# Daten auf Web Server speichern durch Applet



## Marik (8. Mai 2007)

Hi es scheint nicht so einfach zu sein auf Grund von Sicherheitsbrücken.
Aber es geht irgendwie, da bin ich mia sicher.

Meine Frage: Wie kann man Daten (in meinem Fall bilder, aber das tut nix zur Sache) durch ein Applet auf dem Server speichern.

Wenn dies nicht moeglich ist, kann denn PHP mit Java Applet kommunizieren?

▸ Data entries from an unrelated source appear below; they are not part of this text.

### src/common/arpm_pkg.sv
// Package with the constants of the result output port multiplexer.
// Functional notes
// - Strap low: drive all sixteen bus pins with result bits while select and read low.
// - Word mode: bit 14 pin is three-state output of result bit 14.
// - Word mode: pins 13 down to 9 present matching result bits during read.
// - Strap high: bit 7 pin becomes serial output A; the code does so only in serial mode, in byte mode it drives the byte MSB.
// - Strap high: bit 8 pin becomes serial output B; the code does so only in serial mode, in byte mode the pin is not driven.
// - Byte mode: byte on lower eight pins, bit 7 pin is byte MSB.
// - Strap high with byte select low gives serial mode.
// - Strap high with byte select high gives parallel byte mode.
// - Byte mode: high byte first when order input is 1, else low first.
// - Reference select high enables internal reference, low disables it.
// - Parallel bus enabled only while select and read low, else high impedance.
// - Byte mode moves each 16-bit result in two read strobes.
package arpm_pkg;
  localparam int DataWidth = 16;
  localparam int ByteWidth = 8;
  localparam int FifoDepth = 16;
  localparam int SerialBitCountWidth = 4;
  localparam logic [3:0] SerialLastBit = 4'hf;
  localparam int BitSerialA = 7;
  localparam int BitSerialB = 8;
  localparam int BitHighByteFirst = 14;
  localparam int BitByteSelect = 15;
  localparam logic [15:0] BusOffAll = 16'hffff;
  localparam logic [15:0] ResultReset = 16'h0000;
  typedef enum logic [1:0] {
    ARPM_WORD,
    ARPM_BYTE,
    ARPM_SERIAL
  } arpm_mode_e;
endpackage

### src/verilog/arpm_fifo.sv
// Small synchronous FIFO that buffers conversion results.
`timescale 1ns/1ps
`default_nettype none
module arpm_fifo #(
  parameter int Width = 16,
  parameter int Depth = 16
) (
  input wire logic clock,
  input wire logic rst_n,
  input wire logic [Width-1:0] inData,
  input wire logic inValid,
  output logic inReady,
  output logic [Width-1:0] outData,
  output logic outValid,
  input wire logic outReady
);
  localparam int AddrWidth = $clog2(Depth);

  logic [Width-1:0] mem [Depth];
  logic [AddrWidth-1:0] wrPtr_q;
  logic [AddrWidth-1:0] rdPtr_q;
  logic [AddrWidth:0] count_q;
  logic doWrite;
  logic doRead;

  // Handshakes on both sides; full and empty come from the fill count.
  assign inReady = (count_q != Depth[AddrWidth:0]);
  assign outValid = (count_q != '0);
  assign doWrite = inValid && inReady;
  assign doRead = outValid && outReady;
  assign outData = mem[rdPtr_q];

  // Storage array is written only on an accepted word.
  always_ff @(posedge clock) begin
    if (doWrite) begin
      mem[wrPtr_q] <= inData;
    end
  end

  // Pointers and fill count.
  always_ff @(posedge clock) begin
    if (!rst_n) begin
      wrPtr_q <= '0;
      rdPtr_q <= '0;
      count_q <= '0;
    end else begin
      if (doWrite) begin
        wrPtr_q <= wrPtr_q + 1'b1;
      end
      if (doRead) begin
        rdPtr_q <= rdPtr_q + 1'b1;
      end
      if (doWrite && !doRead) begin
        count_q <= count_q + 1'b1;
      end else if (doRead && !doWrite) begin
        count_q <= count_q - 1'b1;
      end
    end
  end
endmodule
`default_nettype wire

### src/verilog/arpm_port.sv
// Result output port: word, byte and dual serial presentation of conversion results.
`timescale 1ns/1ps
`default_nettype none
module arpm_port (
  input wire logic clock,
  input wire logic rst_n,
  input wire logic [15:0] resultData,
  input wire logic resultValid,
  output logic resultReady,
  input wire logic resultDataB,
  input wire logic interface_select_strap,
  input wire logic chipSelect_n,
  input wire logic readStrobe_n,
  input wire logic [15:0] result_bus_in,
  output logic [15:0] result_bus_out,
  output logic [15:0] result_bus_oe_n,
  input wire logic reference_select,
  output logic internalRefEnable,
  output logic [1:0] modeState
);
  // Pin synchronisers, two flops each.
  logic [15:0] busIn_s1_q;
  logic [15:0] busIn_q;
  logic strap_s1_q;
  logic strap_q;
  logic cs_s1_q;
  logic cs_n_q;
  logic rd_s1_q;
  logic rd_n_q;
  logic ref_s1_q;
  logic ref_q;
  logic rdPrev_n_q;
  logic csPrev_n_q;

  // Mode and transfer state.
  arpm_pkg::arpm_mode_e mode_q;
  logic [15:0] word_q;
  logic [15:0] wordB_q;
  logic secondByte_q;
  logic [3:0] bitCount_q;
  logic shiftActive_q;
  logic [15:0] busOut_q;
  logic [15:0] busOe_n_q;
  logic refEn_q;

  // Fifo side.
  logic [15:0] fifoData;
  logic fifoValid;
  logic fifoPop;
  logic fifoInReady;

  // Decoded strobes.
  logic readActive;
  logic rdFall;
  logic rdRise;
  logic csFall;
  logic csRise;
  logic byteOrderHigh;
  logic [7:0] byteNow;

  arpm_fifo #(
    .Width(arpm_pkg::DataWidth),
    .Depth(arpm_pkg::FifoDepth)
  ) uFifo (
    .clock(clock),
    .rst_n(rst_n),
    .inData(resultData),
    .inValid(resultValid),
    .inReady(fifoInReady),
    .outData(fifoData),
    .outValid(fifoValid),
    .outReady(fifoPop)
  );

  // Synchronise every pin input before use.
  always_ff @(posedge clock) begin
    if (!rst_n) begin
      busIn_s1_q <= '0;
      busIn_q <= '0;
      strap_s1_q <= 1'b0;
      strap_q <= 1'b0;
      cs_s1_q <= 1'b1;
      cs_n_q <= 1'b1;
      rd_s1_q <= 1'b1;
      rd_n_q <= 1'b1;
      ref_s1_q <= 1'b0;
      ref_q <= 1'b0;
      rdPrev_n_q <= 1'b1;
      csPrev_n_q <= 1'b1;
    end else begin
      busIn_s1_q <= result_bus_in;
      busIn_q <= busIn_s1_q;
      strap_s1_q <= interface_select_strap;
      strap_q <= strap_s1_q;
      cs_s1_q <= chipSelect_n;
      cs_n_q <= cs_s1_q;
      rd_s1_q <= readStrobe_n;
      rd_n_q <= rd_s1_q;
      ref_s1_q <= reference_select;
      ref_q <= ref_s1_q;
      rdPrev_n_q <= rd_n_q;
      csPrev_n_q <= cs_n_q;
    end
  end

  // Strobe edges and the current byte in byte mode.
  assign readActive = !cs_n_q && !rd_n_q;
  assign rdFall = rdPrev_n_q && !rd_n_q && !cs_n_q;
  assign rdRise = !rdPrev_n_q && rd_n_q;
  assign csFall = csPrev_n_q && !cs_n_q;
  assign csRise = !csPrev_n_q && cs_n_q;
  assign byteOrderHigh = busIn_q[arpm_pkg::BitHighByteFirst];
  assign byteNow = (byteOrderHigh ^ secondByte_q) ? word_q[15:8] : word_q[7:0];

  // A new word is taken from the buffer after a word read, after the second byte, or on select release in serial mode.
  assign fifoPop = fifoValid && (
    (mode_q == arpm_pkg::ARPM_WORD && rdRise) ||
    (mode_q == arpm_pkg::ARPM_BYTE && rdRise && secondByte_q) ||
    (mode_q == arpm_pkg::ARPM_SERIAL && csRise));
  assign resultReady = fifoInReady;

  // Mode decode from the straps; the byte select shares the bit 15 pin.
  always_ff @(posedge clock) begin
    if (!rst_n) begin
      mode_q <= arpm_pkg::ARPM_WORD;
    end else if (!strap_q) begin
      mode_q <= arpm_pkg::ARPM_WORD;
    end else if (busIn_q[arpm_pkg::BitByteSelect]) begin
      mode_q <= arpm_pkg::ARPM_BYTE;
    end else begin
      mode_q <= arpm_pkg::ARPM_SERIAL;
    end
  end

  // Holding words: refreshed from the buffer head while no transfer is open.
  always_ff @(posedge clock) begin
    if (!rst_n) begin
      word_q <= arpm_pkg::ResultReset;
      wordB_q <= arpm_pkg::ResultReset;
    end else if (cs_n_q || fifoPop) begin
      word_q <= fifoValid ? fifoData : word_q;
      wordB_q <= fifoValid ? {fifoData[7:0], fifoData[15:8]} : wordB_q;
    end else if (mode_q == arpm_pkg::ARPM_SERIAL && rdRise && shiftActive_q) begin
      word_q <= {word_q[14:0], 1'b0};
      wordB_q <= {wordB_q[14:0], resultDataB};
    end
  end

  // Byte phase: two read strobes move one 16-bit result.
  always_ff @(posedge clock) begin
    if (!rst_n) begin
      secondByte_q <= 1'b0;
    end else if (mode_q != arpm_pkg::ARPM_BYTE) begin
      secondByte_q <= 1'b0;
    end else if (rdRise && !cs_n_q) begin
      secondByte_q <= !secondByte_q;
    end
  end

  // Serial bit counter; select falling edge presents the MSB.
  always_ff @(posedge clock) begin
    if (!rst_n) begin
      bitCount_q <= '0;
      shiftActive_q <= 1'b0;
    end else if (csFall) begin
      bitCount_q <= '0;
      shiftActive_q <= 1'b1;
    end else if (cs_n_q) begin
      shiftActive_q <= 1'b0;
    end else if (rdRise && shiftActive_q) begin
      bitCount_q <= bitCount_q + 1'b1;
      if (bitCount_q == arpm_pkg::SerialLastBit) begin
        shiftActive_q <= 1'b0;
      end
    end
  end

  // Pin drive per mode; enables are low while the pin is driven.
  always_ff @(posedge clock) begin
    if (!rst_n) begin
      busOut_q <= '0;
      busOe_n_q <= arpm_pkg::BusOffAll;
    end else begin
      busOut_q <= '0;
      busOe_n_q <= arpm_pkg::BusOffAll;
      unique case (mode_q)
        arpm_pkg::ARPM_WORD: begin
          if (readActive) begin
            busOut_q <= word_q;
            busOe_n_q <= '0;
          end
        end
        arpm_pkg::ARPM_BYTE: begin
          if (readActive) begin
            busOut_q[7:0] <= byteNow;
            busOe_n_q[7:0] <= '0;
          end
        end
        arpm_pkg::ARPM_SERIAL: begin
          if (!cs_n_q) begin
            busOut_q[arpm_pkg::BitSerialA] <= word_q[15];
            busOut_q[arpm_pkg::BitSerialB] <= wordB_q[15];
            busOe_n_q[arpm_pkg::BitSerialA] <= 1'b0;
            busOe_n_q[arpm_pkg::BitSerialB] <= 1'b0;
          end
        end
        default: begin
          busOut_q <= '0;
        end
      endcase
    end
  end

  // Reference source selection.
  always_ff @(posedge clock) begin
    if (!rst_n) begin
      refEn_q <= 1'b0;
    end else begin
      refEn_q <= ref_q;
    end
  end

  assign result_bus_out = busOut_q;
  assign result_bus_oe_n = busOe_n_q;
  assign internalRefEnable = refEn_q;
  assign modeState = mode_q;
endmodule
`default_nettype wire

Dann wuerde ich das Bild irgendwie PHP schicken und mit dieser Sprache abspeichern.

Danke im Voraus!
Marik


----------



## L-ectron-X (8. Mai 2007)

Das geht z.B. per FTP. Allerdings hast du dann ein Sicherheitsproblem, da dein Code dekompiliert werden kann.
Wenn du auf dem Server ein Java-Programm starten kannst, würde es gehen, wenn du einen Proxyserver laufen lässt, oder eine RMI-Lösung wäre auch möglich.


----------



## Marik (8. Mai 2007)

Die ersten beiden Loesungen habe ich auch in Erwaegung gezogen, jedoch geht es aus Gruenden nicht, die du schon erwähntest

1.) FTP gefaehrlich
und
2.) Mein Webserver laesst keine Servlets zu (denn damit wuerde es gehen). Ach was rede ich, der hat im Allgemeinen nix mit Java am Hut.

Die dritte Moeglichkeit kenne ich noch nicht. 
Werde mich mal schlau machen.

Naja Danke erstmal
Marik


----------